Malian rebels and government troops fought for control of the northern garrison town of Gao on Saturday as the insurgents sought to capitalise on widespread chaos after last week's military coup.

The rebel assault on Gao came a day after the rebels - a loose alliance of separatist nomad Tuaregs and local Islamists - seized Kidal, one of the three main towns of north Mali, along with Gao and the historic trading city of Timbuktu.

Junta leaders, whose neighbours have given them until Monday to hand back power to civilians or face sanctions including a crippling closure of Mali's borders to trade, pledged to come up with proposals "very quickly" to restore constitutional order.

"We do not want to confiscate power," Colonel Moussa Sinko Coulibaly told reporters in Ouagadougou, the capital of Burkina Faso, after talks with Burkina President Blaise Compaore, named by West African grouping ECOWAS as main mediator in the crisis.

"We will try to refine proposals to quickly reach an institutional solution acceptable to ECOWAS, the international community but also of course our national community," said Coulibaly, the head of cabinet for junta leader Amadou Sanogo.

Burkina Foreign Minister Djibril Bassolet told Reuters he was flying to Bamako on Saturday evening for discussions.

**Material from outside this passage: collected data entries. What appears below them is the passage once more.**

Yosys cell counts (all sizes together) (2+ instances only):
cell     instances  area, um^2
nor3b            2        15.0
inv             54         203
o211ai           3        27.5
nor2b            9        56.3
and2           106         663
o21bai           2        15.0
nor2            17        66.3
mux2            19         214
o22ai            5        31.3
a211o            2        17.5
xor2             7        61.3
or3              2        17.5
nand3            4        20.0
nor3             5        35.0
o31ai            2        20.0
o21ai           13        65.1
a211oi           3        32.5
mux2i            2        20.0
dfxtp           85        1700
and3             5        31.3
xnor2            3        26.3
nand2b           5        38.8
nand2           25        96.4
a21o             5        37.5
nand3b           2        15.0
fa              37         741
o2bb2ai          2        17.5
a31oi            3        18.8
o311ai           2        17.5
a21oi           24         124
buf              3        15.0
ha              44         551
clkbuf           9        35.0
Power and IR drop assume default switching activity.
<file path="design.v">
module student_ss_1 #(
    parameter                 APB_AW  = 10,
    parameter                 APB_DW  = 32
) (
    input  logic [APB_AW-1:0] PADDR,
    input  logic              PENABLE,
    input  logic              PSEL,
    input  logic [APB_DW-1:0] PWDATA,
    input  logic              PWRITE,
    output logic [APB_DW-1:0] PRDATA,
    output logic              PREADY,
    output logic              PSLVERR,
    input  logic              clk_in,
    output logic              irq_1,
    input  logic              reset_int,
    input  logic              irq_en_1,
    input  logic [7:0]        ss_ctrl_1,
    input  logic [3:0]        pmod_0_gpi,
    output logic [3:0]        pmod_0_gpo,
    output logic [3:0]        pmod_0_gpio_oe,
    input  logic [3:0]        pmod_1_gpi,
    output logic [3:0]        pmod_1_gpo,
    output logic [3:0]        pmod_1_gpio_oe
);
  logic [31:0] field_0;
  logic [31:0] field_1;
  logic PSLVERR_reg;
  logic [31:0] PRDATA_reg;
  logic PREADY_reg;
  always_ff @(posedge clk_in or negedge reset_int)
   begin: output_w_r
    if (~reset_int) begin
      PSLVERR_reg <=1'b0;
      PRDATA_reg  <='d0;
      PREADY_reg  <=1'b0;
      field_0 <= 32'd0;
      field_1 <= 32'd0;
    end
    else begin
      field_1[7:4] <= pmod_1_gpi;
      if(PSEL) begin
        if (PREADY_reg == 1 && PSLVERR_reg == 1 ) begin
          PSLVERR_reg <= 1'b0;
          PREADY_reg <= 1'b0;
        end
        else if (PREADY_reg == 1) begin
          PREADY_reg <= 1'b0;
        end
        else if(PWRITE) begin  
            if(PADDR == 0) begin
              field_0 <= PWDATA;
              PSLVERR_reg <= 1'b0;
              PREADY_reg  <= 1'b1;
            end
            else begin  
                PSLVERR_reg <= 1'b0;
                PREADY_reg  <= 1'b0;
            end
        end
        else begin  
            if(PADDR == 0) begin
              PRDATA_reg <= field_0;
              PSLVERR_reg <= 1'b0;
              PREADY_reg  <= 1'b1;
            end
            if(PADDR == 4) begin
              PRDATA_reg <= field_1;
              PSLVERR_reg <= 1'b0;
              PREADY_reg  <= 1'b1;
            end
        end
      end
      else begin  
        PSLVERR_reg <= 1'b0;
        PREADY_reg  <= 1'b0;
      end
    end
  end
  always_comb
    begin : output_assignment
    PSLVERR = PSLVERR_reg;
    PRDATA  = PRDATA_reg;
    PREADY  = PREADY_reg;
    pmod_0_gpo = field_0 [3:0];
  end
  assign irq_1 = 1'b0;
  assign pmod_0_gpio_oe = 4'h0;
  assign pmod_1_gpio_oe = 4'hF;
  assign pmod_1_gpo = 4'h0;  
endmodule
module toplevel #(
    parameter                 APB_AW  = 10,
    parameter                 APB_DW  = 32
) (
    input  logic [APB_AW-1:0] PADDR,
    input  logic              PENABLE,
    input  logic              PSEL,
    input  logic [APB_DW-1:0] PWDATA,
    input  logic              PWRITE,
    output logic [APB_DW-1:0] PRDATA,
    output logic              PREADY,
    output logic              PSLVERR,
    input  logic              clk_in,
    output logic              irq,
    input  logic              reset_int,
    input logic              irq_en,
    input logic [7:0]        ss_ctrl,
    input  logic [3:0] pmod_0_gpi,
    output logic [3:0] pmod_0_gpo,
    output logic [3:0] pmod_0_gpio_oe,
    input  logic [3:0] pmod_1_gpi,
    output logic [3:0] pmod_1_gpo,
    output logic [3:0] pmod_1_gpio_oe
);
student_ss_1 student_ss_1(
        .PADDR               (PADDR),
        .PENABLE             (PENABLE),
        .PSEL                (PSEL),
        .PWDATA              (PWDATA),
        .PWRITE              (PWRITE),
        .PRDATA              (PRDATA),
        .PREADY              (PREADY),
        .PSLVERR             (PSLVERR),
        .clk_in              (clk_in),
        .irq_1               (irq),
        .reset_int           (reset_int),
        .pmod_0_gpi          (pmod_0_gpi),
        .pmod_0_gpio_oe      (pmod_0_gpio_oe),
        .pmod_0_gpo          (pmod_0_gpo),
        .pmod_1_gpi          (pmod_1_gpi),
        .pmod_1_gpio_oe      (pmod_1_gpio_oe),
        .pmod_1_gpo          (pmod_1_gpo),
        .irq_en_1            (irq_en),
        .ss_ctrl_1           (ss_ctrl)
    );
endmodule
</file>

A Reuters reporter saw the rebels enter Gao early on Saturday and hoist the flag of Azawad, the desert territory bigger than France that they want to make their homeland, before pulling back after meeting resistance.

Some rebels shouted "God is Great" in Arabic, suggesting loyalty to Islamist groups that are not separatist but want to impose sharia, Islamic law, on the mostly Muslim country.

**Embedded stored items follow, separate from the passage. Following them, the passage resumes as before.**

`run.sh`:
```
#!/bin/bash
# OpenROAD 26Q1-2900-gdf79404cd8, Yosys 0.63+post, stock flow scripts
make -C /OpenROAD-flow-scripts/flow DESIGN_CONFIG=/design/flow/config.mk WORK_HOME=/design/flow/orfs finish
```
`config.mk`:
```
export PLATFORM = sky130hd
export DESIGN_NAME = alu
export DESIGN_NICKNAME = alu
export VERILOG_FILES = /design/flow/design.v
export SDC_FILE = /design/flow/constraint.sdc
export NUM_CORES = 4
export LEC_CHECK = 1
export CORE_UTILIZATION = 50
```
`constraint.sdc`:
```
current_design alu

set clk_period 357.7
set clk_io_pct 0.2

create_clock -name clk0 -period $clk_period

set non_clock_inputs [all_inputs -no_clocks]
set_input_delay [expr $clk_period * $clk_io_pct] -clock clk0 $non_clock_inputs
set_output_delay [expr $clk_period * $clk_io_pct] -clock clk0 [all_outputs]
```
`design.v`:
```
`timescale 1ns/1ps
module alu(
    input  wire [31:0] a,
    input  wire [31:0] b,
    input  wire [3:0]  op,
    output reg  [31:0] y,
    output wire        zero
);
    always @(*) begin
        case (op)
            4'd0: y = a + b;
            4'd1: y = a - b;
            4'd2: y = a & b;
            4'd3 : y = a | b;
            4'd4: y = a ^ b;
            4'd5: y = ($signed(a) < $signed(b)) ? 32'd1 : 32'd0;
            4'd6: y = a << b[4:0];
            4'd7: y = a >> b[4:0];
            4'd8: y = $signed(a) >>> b[4:0];
            4'd10: y = ~b;
            4'd9:y = b;
            4'd11: y = a * b;
            4'd12: y = (b!=0) ? (a / b) : 32'hFFFFFFFF;
            4'd13: y = (b!=0) ? (a % b) : a;
            default:   y = 32'd0;
        endcase
    end
    assign zero = (y == 32'd0);
endmodule
```
==> results.env <==
STATUS='complete, but fails checks'
VIOLATIONS='max-capacitance violations, max-slew violations'
FF_COUNT=0
SETUP_TNS_NS=0
CTS_HOLD_REPAIR_BUFFERS=0
LAY_TOP_COUNT='sky130_fd_sc_hd__nand2_1'
FIRSTDRTPASSITERS=9
GR-TOTAL-OVERFLOW=0
POSTSYNTHAREAPERCELL_UM2=7.002
PERIOD_MINUS_SLACK_NS=231.88
YOSYSTOPAREACELLSHARE=0.1656
SWITCHING_SHARE=0.6246
POSTLAYOUTCOREUTIL=0.5344
DIE-WIDTH_UM=339.1
FINAL_CRITICAL_PATH_SETUP_SLACK_NS=125.82
HOLD_PATH_STARTPOINT='b[4]'
SYNTH-AREA-YOSYS_UM2=56820
GRT_FIRST_PASS_WIRELENGTH_UM=421600
ROUTED_WIRELENGTH_UM=293900
CORE_AREA_UM2=112700
PROPORTION_OF_SYNTHESIZED_CHIP_AREA_IN_SEQUENTIAL_CELLS=0
FINAL_HOLD_VIOL_COUNT=0
PLACE.GP.CONGESTION=1.165
SYNTH_XOR_XNOR_AREA_SHARE=0.07152
POST_SYNTH_INST_COUNT=8114
POSTCTSSETUPBUFFERS=0
HPWLAFTERDP_UM=229400
SYNTH_AREA_UM2=56820
IO-PIN-COUNT=101
CRIT_FANOUT=38
POST_SYNTH_MAIN_AREA_CONTRIBUTORS='sky130_fd_sc_hd__ha_1, sky130_fd_sc_hd__fa_1, sky130_fd_sc_hd__nand2_1, sky130_fd_sc_hd__nor2_1, sky130_fd_sc_hd__a21oi_1'
CRIT_TYPE='in -> out'
DIE.SIZE.Y_UM=339.1
AREA.SEQUENTIAL_UM2=0
INTERNAL_POWER_mW=0.1826
VDD_IR_DROP_MAX_uV=46.65
YOSYS_WARNINGS=1
FINAL_MAX_SLEW_VIOL_COUNT=2
ANTENNA_FOUND_INITIAL=43
DRIVE_ABOVE_1_SHARE=0.06901
DESIGN_AREA_UM2=60200
POST-ROUTE-PERIOD-UTIL=0.6483
PLACEMENT.CELL_AREA_UM2=60130
SWITCHINGPOWER_mW=0.3038
PORT_BUFFERS=101
PLACEMENTROWS=123
HP-CLASS='in -> out'
SYNTH.CELLMIX.SIMPLESHARE=0.2306
CRITICAL_PATH_STARTPOINT='b[28]'
FINISH.CELL_COUNT_WITHOUT_FILLERS=9601
SLOWEST_CELL_ON_THE_CRITICAL_PATH='sky130_fd_sc_hd__a311oi_1'
POWER_DENSITY_nW_PER_UM2=8.081
AREA_GROWTH_PCT=5.957
PRE_CTS_SLACK_NS=129.54
YS_TYPES=102
FMAXACHIEVABLE_MHz=4.313
ROUTED_WIRE_LENGTH_PER_INSTANCE_UM=30.61
CRIT_ARRIVAL_NS=160.34
GRT_USE_TOTAL=0.5148
WORSTMARGINPINSLEW_NS=1.638
VIAS_PER_CELL=6.860
CRIT_PATH_END_KIND='primary output'
CLKBUF_COUNT=0
DRC_VIOLATIONS_LEFT=0
INITCOREUTIL=0.5044
SYNTHAOIAREAFRAC=0.2700
POST_SYNTH_ADDER_CELL_AREA=0.3104
POST_CTS.RESIZED_INSTANCES=0
MUX_SHARE_OF_AREA=0.04349
LEAKAGE_nW=28.05
YOSYSCELLCOUNT=8114
POST-SYNTH-TOP-AREA-CELL='sky130_fd_sc_hd__ha_1'
FINALSETUPVIOLCOUNT=0
VIA_COUNT_OF_THE_FIRST_GLOBAL_ROUTING_PASS=61601
CRITICAL-PATH-TOP-CELL-BY-COUNT='sky130_fd_sc_hd__ha_1'
ROUTE.ANTENNA.REMAINING_NETS=0
TIMING.CRITICAL_PATH.FROM_TYPE='input port'
ROUTE.VIAS.TOTAL=65860
WARNING_COUNT=102
MOST-COMMON-LAYOUT-CELLS='sky130_fd_sc_hd__nand2_1, sky130_fd_sc_hd__nor2_1, sky130_fd_sc_hd__ha_1'
CP_NUM_BUF_INV=27
GRT_MAX_DEGREE=59
SYNTHTOPLOGICFAMILY='adder cells'
PLACE.DETAILED.INSTANCES=9571
MAX_CAP_VIOL_COUNT=1
CHIP_AREA_UM2=115000
CRIT_PATH_MAX_INCR_DELAY_NS=0.84
MAX-SLEW-MARGIN-REL=-0.1037
CRITPATHTOPFAMILY='AND-OR/OR-AND gates'
WORST_ENDPOINT_REQUIRED_TIME_NS=286.16
RSZ0062_AT_GRT='false'
INITIALDRTVIOLATIONCOUNT=7615
[path summary, 6_finish.rpt]
path / to / slack (ns) / depth (start not counted)
max: zero / 125.82 / 292
min: y[19] / 144.44 / 6
[tightest hold or removal path, delay by kind of cell]
| kind | cells | cell delay, ns |
|---|---|---|
| and+or+nand+nor | 1 | 0.10 |
| AOI/OAI and AO/OA | 2 | 0.30 |
| buffers and inverters | 3 | 0.92 |
[cell families (layout without fill, tap and decap cells)]
kind of cell,Yosys count,after routing
buffers and inverters,1115,1072
AOI/OAI and AO/OA,2323,2323
muxes,168,168
adders and majority gates,1163,1163
other,0,30
and+or+nand+nor,2881,2881
xor gates and xnor gates,464,464
[cell type report]
| cell class | count | area (um^2) |
|---|---|---|
| multi-input combinational | 6999 | 52710 |
| timing repair buffer | 358 | 2855 |
| antenna | 30 | 75.07 |
| fill | 10838 | 52450 |
| tap | 1500 | 1877 |
| inverter | 714 | 2685 |
[metrics by stage]
step	power, mW	hold WS (ns)
2_1_floorplan	0.3167	143.41
3_3_place_gp	0.4607	144.39
3_5_place_dp	0.4627	144.40
4_1_cts	0.4664	144.40
5_1_grt	0.5284	144.46
6_report	0.4865	144.44
[cell usage after synthesis, types with 87 or more instances]
| cell type | n |
|---|---|
| sky130_fd_sc_hd__a211oi_1 | 93 |
| sky130_fd_sc_hd__a21o_1 | 179 |
| sky130_fd_sc_hd__a21oi_1 | 611 |
| sky130_fd_sc_hd__a31oi_1 | 91 |
| sky130_fd_sc_hd__buf_1 | 87 |
| sky130_fd_sc_hd__clkbuf_1 | 300 |
| sky130_fd_sc_hd__fa_1 | 411 |
| sky130_fd_sc_hd__ha_1 | 752 |
| sky130_fd_sc_hd__inv_1 | 707 |
| sky130_fd_sc_hd__nand2_1 | 1071 |
| sky130_fd_sc_hd__nand3_1 | 176 |
| sky130_fd_sc_hd__nor2_1 | 824 |
| sky130_fd_sc_hd__nor3_1 | 189 |
| sky130_fd_sc_hd__o21a_1 | 122 |
| sky130_fd_sc_hd__o21ai_0 | 445 |
| sky130_fd_sc_hd__xnor2_1 | 281 |
| sky130_fd_sc_hd__xor2_1 | 183 |
[layer usage]
layer | global-route usage | vias up | part of all wire
li1 | - | 28940 | -
met1 | 0.6554 | 30708 | 0.37
met2 | 0.6907 | 4914 | 0.39
met3 | 0.2603 | 1246 | 0.16
met4 | 0.3172 | 52 | 0.080
met5 | 0.03268 | - | 0.0025
Power figures rest on the tool's default switching activity, not on a simulated workload.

The town of 90,000 people has the largest garrison in the north and regular army forces backed by helicopters and local militias held the town centre, prompting a retreat to the outskirts by rebel units.

"The army is in charge of the town centre and the military camps, which are safe and 100 percent equipped," Abdou Yehia Maiga, a leader of the local Ganda Koy militia, told Reuters by telephone.

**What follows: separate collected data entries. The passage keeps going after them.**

==> design/flow/design.v <==
module compute (
    input  wire signed [15:0] x1_real,
    input  wire signed [15:0] x1_imag,
    input  wire signed [15:0] x2_real,
    input  wire signed [15:0] x2_imag,
    input  wire signed [15:0] w_real,
    input  wire signed [15:0] w_imag,
    output reg signed [15:0] add_real,
    output reg signed [15:0] add_imag,
    output reg signed [15:0] sub_real,
    output reg signed [15:0] sub_imag
    );
    reg signed [31:0] mult1, mult2, mult3, mult4;
    reg signed [31:0] t_real, t_imag;
    always @(*) begin
        mult1 = w_real * x2_real;
        mult2 = w_imag * x2_imag;
        mult3 = w_real * x2_imag;
        mult4 = w_imag * x2_real;
        t_real = (mult1 - mult2) >>> 8;
        t_imag = (mult3 + mult4) >>> 8;
        add_real = x1_real + t_real[15:0];
        add_imag = x1_imag + t_imag[15:0];
        sub_real = x1_real - t_real[15:0];
        sub_imag = x1_imag - t_imag[15:0];
    end
endmodule
module fft_64 (
    input wire clk,  
    input wire rst,  
    input wire start,  
    input wire signed [15:0] in_real,  
    input wire signed [15:0] in_imag,  
    output reg signed [15:0] out_real,  
    output reg signed [15:0] out_imag,  
    output reg valid,  
    output reg ready  
);
    parameter size = 32;  
    reg signed [15:0] twiddle_real[0:size-1];
    reg signed [15:0] twiddle_imag[0:size-1];
    initial begin
        twiddle_real[0] = 16'h0100; twiddle_imag[0] = 16'h0000;
        twiddle_real[1] = 16'h00FF; twiddle_imag[1] = 16'hFFE7;
        twiddle_real[2] = 16'h00FB; twiddle_imag[2] = 16'hFFCE;
        twiddle_real[3] = 16'h00F5; twiddle_imag[3] = 16'hFFB6;
        twiddle_real[4] = 16'h00ED; twiddle_imag[4] = 16'hFF9E;
        twiddle_real[5] = 16'h00E2; twiddle_imag[5] = 16'hFF87;
        twiddle_real[6] = 16'h00D5; twiddle_imag[6] = 16'hFF72;
        twiddle_real[7] = 16'h00C6; twiddle_imag[7] = 16'hFF5E;
        twiddle_real[8] = 16'h00B5; twiddle_imag[8] = 16'hFF4B;
        twiddle_real[9] = 16'h00A2; twiddle_imag[9] = 16'hFF3A;
        twiddle_real[10] = 16'h008E; twiddle_imag[10] = 16'hFF2B;
        twiddle_real[11] = 16'h0079; twiddle_imag[11] = 16'hFF1E;
        twiddle_real[12] = 16'h0062; twiddle_imag[12] = 16'hFF13;
        twiddle_real[13] = 16'h004A; twiddle_imag[13] = 16'hFF0B;
        twiddle_real[14] = 16'h0032; twiddle_imag[14] = 16'hFF05;
        twiddle_real[15] = 16'h0019; twiddle_imag[15] = 16'hFF01;
        twiddle_real[16] = 16'h0000; twiddle_imag[16] = 16'hFF00;
        twiddle_real[17] = 16'hFFE7; twiddle_imag[17] = 16'hFF01;
        twiddle_real[18] = 16'hFFCE; twiddle_imag[18] = 16'hFF05;
        twiddle_real[19] = 16'hFFB6; twiddle_imag[19] = 16'hFF0B;
        twiddle_real[20] = 16'hFF9E; twiddle_imag[20] = 16'hFF13;
        twiddle_real[21] = 16'hFF87; twiddle_imag[21] = 16'hFF1E;
        twiddle_real[22] = 16'hFF72; twiddle_imag[22] = 16'hFF2B;
        twiddle_real[23] = 16'hFF5E; twiddle_imag[23] = 16'hFF3A;
        twiddle_real[24] = 16'hFF4B; twiddle_imag[24] = 16'hFF4B;
        twiddle_real[25] = 16'hFF3A; twiddle_imag[25] = 16'hFF5E;
        twiddle_real[26] = 16'hFF2B; twiddle_imag[26] = 16'hFF72;
        twiddle_real[27] = 16'hFF1E; twiddle_imag[27] = 16'hFF87;
        twiddle_real[28] = 16'hFF13; twiddle_imag[28] = 16'hFF9E;
        twiddle_real[29] = 16'hFF0B; twiddle_imag[29] = 16'hFFB6;
        twiddle_real[30] = 16'hFF05; twiddle_imag[30] = 16'hFFCE;
        twiddle_real[31] = 16'hFF01; twiddle_imag[31] = 16'hFFE7;
    end
    parameter N = 64;  
    parameter stages = 6;  
    reg signed [15:0] mem_real[0:N-1];
    reg signed [15:0] mem_imag[0:N-1];
    wire signed [15:0] bf_y1_real;
    wire signed [15:0] bf_y1_imag;
    wire signed [15:0] bf_y2_real;
    wire signed [15:0] bf_y2_imag;
    reg [5:0] butterfly_counter;
    reg [5:0] mem_read_addr1;
    reg [5:0] mem_read_addr2;
    reg [5:0] mem_write_addr;
    reg [5:0] stage_counter;
    reg [5:0] read_counter;
    reg [5:0] write_counter;
    fft_butterfly butterfly_unit (
        .clk(clk),
        .rst(rst),
        .x1_real(mem_real[mem_read_addr1]),
        .x1_imag(mem_imag[mem_read_addr1]),
        .x2_real(mem_real[mem_read_addr2]),
        .x2_imag(mem_imag[mem_read_addr2]),
        .w_real(twiddle_real[butterfly_counter[4:0]]),
        .w_imag(twiddle_imag[butterfly_counter[4:0]]),
        .y1_real(bf_y1_real),
        .y1_imag(bf_y1_imag),
        .y2_real(bf_y2_real),
        .y2_imag(bf_y2_imag)
    );
    parameter IDLE = 3'b000;  
    parameter LOAD = 3'b001;  
    parameter PROCESS = 3'b010;  
    parameter OUTPUT = 3'b011;  
    parameter DONE = 3'b100;  
    reg [2:0] state;  
    always @(posedge clk or posedge rst) begin
        if (rst) begin  
            state <= IDLE;  
            stage_counter <= 0;
            butterfly_counter <= 0;
            write_counter <= 0;
            read_counter <= 0;
            mem_write_addr <= 0;
            valid <= 0;  
            ready <= 1;  
        end else begin  
            case (state)  
                IDLE: begin
                    ready <= 1;  
                    if (start) begin  
                        state <= LOAD;  
                        ready <= 0;
                        write_counter <= 0;
                    end
                end
                LOAD: begin  
                    if (write_counter == N-1) begin
                        mem_real[write_counter] <= in_real;
                        mem_imag[write_counter] <= in_imag;
                        stage_counter <= 0;
                        butterfly_counter <= 0;
                        state <= PROCESS;
                    end else begin
                        mem_real[write_counter] <= in_real;
                        mem_imag[write_counter] <= in_imag;
                        write_counter <= write_counter + 1;
                    end
                end
                PROCESS: begin
                    if (stage_counter < stages) begin
                        if (butterfly_counter > 0) begin
                            mem_read_addr1 <= butterfly_counter;
                            mem_read_addr2 <= butterfly_counter + (1 << stage_counter);
                            mem_real[mem_write_addr] <= bf_y1_real;
                            mem_imag[mem_write_addr] <= bf_y1_imag;
                            mem_real[mem_write_addr + (1 << stage_counter)] <= bf_y2_real;
                            mem_imag[mem_write_addr + (1 << stage_counter)] <= bf_y2_imag;
                        end else begin
                            mem_read_addr1 <= butterfly_counter;
                            mem_read_addr2 <= butterfly_counter + (1 << stage_counter);
                        end
                        if (butterfly_counter < N/2 - 1) begin
                            mem_write_addr <= butterfly_counter;
                            butterfly_counter <= butterfly_counter + 1;
                        end else begin
                            mem_write_addr <= butterfly_counter;
                            mem_real[mem_write_addr] <= bf_y1_real;
                            mem_imag[mem_write_addr] <= bf_y1_imag;
                            mem_real[mem_write_addr + (1 << stage_counter)] <= bf_y2_real;
                            mem_imag[mem_write_addr + (1 << stage_counter)] <= bf_y2_imag;
                            butterfly_counter <= 0;
                            stage_counter <= stage_counter + 1;
                        end
                    end else begin
                        state <= OUTPUT;
                        read_counter <= 0;
                    end
                end
                OUTPUT: begin
                    if (read_counter == N-1) begin
                        out_real <= mem_real[read_counter];
                        out_imag <= mem_imag[read_counter];
                        valid <= 1;
                        state <= DONE;
                    end else begin
                        out_real <= mem_real[read_counter];
                        out_imag <= mem_imag[read_counter];
                        valid <= 1;
                        read_counter <= read_counter + 1;
                    end
                end
                DONE: begin
                    valid <= 0;
                    ready <= 1;
                    state <= IDLE;
                end
            endcase
        end
    end
endmodule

"If so much as a cow walks in front of those camps it will get shot at," he added. A Reuters reporter said only sporadic shooting was heard in the outskirts of the town in the evening.

The unrest in Mali, Africa's third largest gold producer, has been fuelled by weapons brought out of Libya during last year's conflict, and risks creating a vast new lawless zone in the Saharan desert that Islamists and criminals could exploit.

Mid-ranking officers behind last week's coup had accused the government of giving them inadequate resources to fight the rebels. But the coup backfired spectacularly, emboldening the rebels to take further ground.

Advances by the Tuareg-led rebels, who have joined forces with Islamists, are likely to increase Western concern about growing insecurity in West Africa.

"If you have a successful Islamist revolt in northern Mali, people will sit up and take notice," John Campbell, the Ralph Bunche Senior Fellow for Africa Policy Studies at the New York-based Council on Foreign Relations, told Reuters this week.

Campbell, a former U.S. ambassador to Nigeria, said one of the leaders who might be "looking over their shoulders" at the rebellion would be Nigerian President Goodluck Jonathan, whose government is battling an insurgency by the Islamist sect Boko Haram in the Muslim north of Africa's top oil producer.

Malian President Amadou Toumani Toure, whose decade in power was associated with stability but also rising frustration with a political elite accused of condoning widespread corruption, has said he is safe at an undisclosed location in Mali.

In the capital Bamako, between 15,000 and 20,000 locals gathered at a cross-confessional rally at a sports stadium to call for a quick end to the political and security crisis.

"We have asked the junta, the political class, civil society and the northern rebellion to think beyond their own interests and see the suffering of the population so that we can find a solution to this," Imam Mohamed Dicko, president of Mali's Islamic Council, told Reuters.

Banks in the capital were already preparing for a possible shortage of cash if Mali's account at the BCEAO regional central bank is frozen, by limiting withdrawals to 500,000 CFA ($1,000).

"I've just taken out all I've got here because we don't know whether the banks will open on Monday. I'm going to fill up on gas as well, you never know what is going to happen with the closure of the borders," said Bamako local Ibrahim Cisse.

Coup leader Sanogo, who has won significant street support, pleaded on Friday for outside help to preserve the territorial unity of the cotton- and gold-producing former French colony.

Ivorian President Alassane Ouattara, the current head of ECOWAS, told state television that a previously announced regional stand-by force of 2,000 could intervene against the rebels once civilians were back in power.

"The West African army should come to the rescue of the Malian people ... Of course, that is tied to a return of constitutional order," he noted.